Question

for each reaction, find the value of δso. report the value with the appropriate sign. (a) 3 no2(g) h2o(l) → 2 hno3(l) no(g) j/k (b) n2(g) 3 f2(g) → 2 nf3(g) j/k (c) c6h12o6(s) 6 o2(g) → 6 co2(g) 6 h2o(g) j/k

Answer 1

The entropy change, so the appropriate sign is negative. -286.23 J/K     (decrease in entropy) Non-spontaneous process.

Entropy is a systematic idea in addition to measurable physical belongings that is most normally associated with a country of ailment, randomness, or uncertainty.

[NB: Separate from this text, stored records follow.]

### design/flow/run.sh
#!/bin/bash
# OpenROAD 26Q1-2900-gdf79404cd8, Yosys 0.63+post, stock flow scripts
make -C /OpenROAD-flow-scripts/flow DESIGN_CONFIG=/design/flow/config.mk WORK_HOME=/design/flow/orfs finish
### design/flow/config.mk
export PLATFORM = sky130hd
export DESIGN_NAME = bubble_sorting_top
export DESIGN_NICKNAME = bubble_sorting_top
export VERILOG_FILES = /design/flow/design.v
export SDC_FILE = /design/flow/constraint.sdc
export NUM_CORES = 4
export LEC_CHECK = 1
export CORE_AREA = 10 10 70 70
export DIE_AREA = 0 0 80 80
### design/flow/constraint.sdc
current_design bubble_sorting_top

set clk_period 1.0
set clk_io_pct 0.2

create_clock -name clk0 -period $clk_period [get_ports {clk}]

set non_clock_inputs [all_inputs -no_clocks]
set_input_delay [expr $clk_period * $clk_io_pct] -clock clk0 $non_clock_inputs
set_output_delay [expr $clk_period * $clk_io_pct] -clock clk0 [all_outputs]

A result of entropy is that certain processes are irreversible or impossible, apart from the requirement of now not violating the conservation of electricity, the latter being expressed inside the first regulation of thermodynamics. Entropy is valuable to the second regulation of thermodynamics.

ENTROPY CHANGE = ENTROPY OF PRODUCT - ENTROPY OF REACTANT

ΔS = ΣΔSf(product) - ΣΔSf(reactant)

1. At STP

[2ΔSf(HNO3 (aq)) + 1ΔSf(NO (g))] - [3ΔSf(NO2 (g)) + 1ΔSf(H2O (ℓ))]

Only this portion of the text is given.